On Thu, Aug 19, 2021 at 12:25:01PM +0200, Hanna Reitz wrote:
This post explains when FUSE block exports are useful, how they work,
and that it is fun to export an image file on its own path so it looks
like your image file (in whatever format it was) is a raw image now.

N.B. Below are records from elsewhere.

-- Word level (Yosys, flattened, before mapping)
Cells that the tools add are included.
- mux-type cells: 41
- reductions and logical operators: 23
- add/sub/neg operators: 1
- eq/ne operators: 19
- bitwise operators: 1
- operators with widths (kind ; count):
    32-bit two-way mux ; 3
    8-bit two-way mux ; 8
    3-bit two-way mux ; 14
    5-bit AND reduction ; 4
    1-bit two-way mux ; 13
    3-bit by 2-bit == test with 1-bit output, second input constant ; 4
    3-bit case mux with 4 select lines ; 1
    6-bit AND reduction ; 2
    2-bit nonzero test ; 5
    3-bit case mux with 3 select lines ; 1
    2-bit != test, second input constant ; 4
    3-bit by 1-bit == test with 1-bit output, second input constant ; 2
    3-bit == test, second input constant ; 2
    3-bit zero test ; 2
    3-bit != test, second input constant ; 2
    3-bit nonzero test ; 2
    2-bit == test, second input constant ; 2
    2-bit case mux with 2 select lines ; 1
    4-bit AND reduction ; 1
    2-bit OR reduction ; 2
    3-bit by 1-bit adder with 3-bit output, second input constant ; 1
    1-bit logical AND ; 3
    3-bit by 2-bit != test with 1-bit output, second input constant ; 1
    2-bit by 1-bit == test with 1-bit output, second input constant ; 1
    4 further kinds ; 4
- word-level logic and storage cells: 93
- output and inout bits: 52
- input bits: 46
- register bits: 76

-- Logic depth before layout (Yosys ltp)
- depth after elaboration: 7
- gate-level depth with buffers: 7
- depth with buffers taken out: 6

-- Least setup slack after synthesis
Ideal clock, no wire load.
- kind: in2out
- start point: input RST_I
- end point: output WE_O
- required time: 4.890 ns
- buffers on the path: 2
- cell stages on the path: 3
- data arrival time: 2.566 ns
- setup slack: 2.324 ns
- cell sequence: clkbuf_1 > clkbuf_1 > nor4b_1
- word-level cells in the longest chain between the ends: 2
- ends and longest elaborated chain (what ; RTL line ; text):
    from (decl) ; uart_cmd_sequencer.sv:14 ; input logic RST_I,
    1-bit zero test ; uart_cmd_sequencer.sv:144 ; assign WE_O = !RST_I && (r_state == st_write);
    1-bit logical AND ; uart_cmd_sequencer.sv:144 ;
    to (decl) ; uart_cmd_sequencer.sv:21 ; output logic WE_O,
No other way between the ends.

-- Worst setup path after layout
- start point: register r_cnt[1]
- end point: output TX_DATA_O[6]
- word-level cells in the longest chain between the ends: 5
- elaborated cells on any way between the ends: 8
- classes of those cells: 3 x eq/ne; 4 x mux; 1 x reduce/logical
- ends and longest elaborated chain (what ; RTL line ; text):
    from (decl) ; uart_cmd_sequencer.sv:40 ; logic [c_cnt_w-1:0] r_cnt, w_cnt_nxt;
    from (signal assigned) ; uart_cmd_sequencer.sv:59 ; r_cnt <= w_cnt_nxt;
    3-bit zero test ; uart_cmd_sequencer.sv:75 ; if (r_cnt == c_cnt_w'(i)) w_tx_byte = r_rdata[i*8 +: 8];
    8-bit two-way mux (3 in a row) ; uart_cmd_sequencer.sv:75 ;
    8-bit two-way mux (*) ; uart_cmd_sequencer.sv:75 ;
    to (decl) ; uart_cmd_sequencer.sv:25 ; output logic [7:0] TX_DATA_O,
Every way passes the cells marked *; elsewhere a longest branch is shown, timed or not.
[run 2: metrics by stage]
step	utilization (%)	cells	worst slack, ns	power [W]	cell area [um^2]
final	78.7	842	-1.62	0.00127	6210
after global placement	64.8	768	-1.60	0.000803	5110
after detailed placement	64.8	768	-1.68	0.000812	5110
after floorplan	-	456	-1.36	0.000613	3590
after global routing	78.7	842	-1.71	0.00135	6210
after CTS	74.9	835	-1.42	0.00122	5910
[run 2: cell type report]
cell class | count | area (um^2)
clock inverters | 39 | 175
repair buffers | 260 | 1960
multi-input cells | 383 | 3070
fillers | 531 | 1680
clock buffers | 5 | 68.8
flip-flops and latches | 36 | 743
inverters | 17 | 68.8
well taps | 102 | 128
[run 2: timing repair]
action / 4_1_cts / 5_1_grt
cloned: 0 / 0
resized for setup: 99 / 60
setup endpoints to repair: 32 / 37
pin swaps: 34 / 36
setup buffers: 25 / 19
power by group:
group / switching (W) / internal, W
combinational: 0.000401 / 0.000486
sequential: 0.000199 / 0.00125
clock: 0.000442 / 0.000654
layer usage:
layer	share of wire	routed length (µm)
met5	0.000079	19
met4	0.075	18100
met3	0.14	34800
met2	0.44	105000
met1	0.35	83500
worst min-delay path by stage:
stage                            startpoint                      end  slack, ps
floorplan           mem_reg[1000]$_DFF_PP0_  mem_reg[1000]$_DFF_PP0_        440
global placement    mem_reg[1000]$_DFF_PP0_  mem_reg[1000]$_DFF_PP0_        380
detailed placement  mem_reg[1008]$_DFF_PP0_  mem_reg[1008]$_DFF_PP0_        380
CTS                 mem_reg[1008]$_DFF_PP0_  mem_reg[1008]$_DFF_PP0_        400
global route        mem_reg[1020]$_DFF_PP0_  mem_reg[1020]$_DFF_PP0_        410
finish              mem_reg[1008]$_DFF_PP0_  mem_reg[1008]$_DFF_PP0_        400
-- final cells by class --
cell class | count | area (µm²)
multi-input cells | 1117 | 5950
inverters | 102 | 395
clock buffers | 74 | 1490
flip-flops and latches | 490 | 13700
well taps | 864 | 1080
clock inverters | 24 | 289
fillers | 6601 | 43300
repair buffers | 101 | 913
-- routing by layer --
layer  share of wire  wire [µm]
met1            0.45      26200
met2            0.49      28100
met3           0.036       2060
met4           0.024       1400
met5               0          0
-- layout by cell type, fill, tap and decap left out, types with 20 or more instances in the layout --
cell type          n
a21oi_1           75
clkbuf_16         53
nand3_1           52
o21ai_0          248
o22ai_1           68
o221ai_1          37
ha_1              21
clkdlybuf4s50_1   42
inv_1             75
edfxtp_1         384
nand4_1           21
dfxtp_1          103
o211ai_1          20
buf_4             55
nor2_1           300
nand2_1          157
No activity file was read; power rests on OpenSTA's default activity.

Signed-off-by: Hanna Reitz <hreitz@redhat.com>
---
You can also find this patch here:
https://gitlab.com/hreitz/qemu-web fuse-blkexport-v1
My first patch to qemu-web, so I hope I am not doing anything overly
stupid here (adding SVGs with extremely long lines comes to mind)...
---
_posts/2021-08-18-fuse-blkexport.md | 488 ++++++++++++++++++++++
screenshots/2021-08-18-block-graph-a.svg | 2 +
screenshots/2021-08-18-block-graph-b.svg | 2 +
screenshots/2021-08-18-block-graph-c.svg | 2 +
screenshots/2021-08-18-block-graph-d.svg | 2 +
screenshots/2021-08-18-block-graph-e.svg | 2 +
screenshots/2021-08-18-root-directory.svg | 2 +
screenshots/2021-08-18-root-file.svg | 2 +
8 files changed, 502 insertions(+)
create mode 100644 _posts/2021-08-18-fuse-blkexport.md
create mode 100644 screenshots/2021-08-18-block-graph-a.svg
create mode 100644 screenshots/2021-08-18-block-graph-b.svg
create mode 100644 screenshots/2021-08-18-block-graph-c.svg
create mode 100644 screenshots/2021-08-18-block-graph-d.svg
create mode 100644 screenshots/2021-08-18-block-graph-e.svg
create mode 100644 screenshots/2021-08-18-root-directory.svg
create mode 100644 screenshots/2021-08-18-root-file.svg
Great! Two ideas:
It would be nice to include a shoutout to libguestfs and mention that
libguestfs avoids exposing the host kernel's file systems and partion
code to untrusted disk images. If you don't mount the image then the
FUSE export has similar security properties.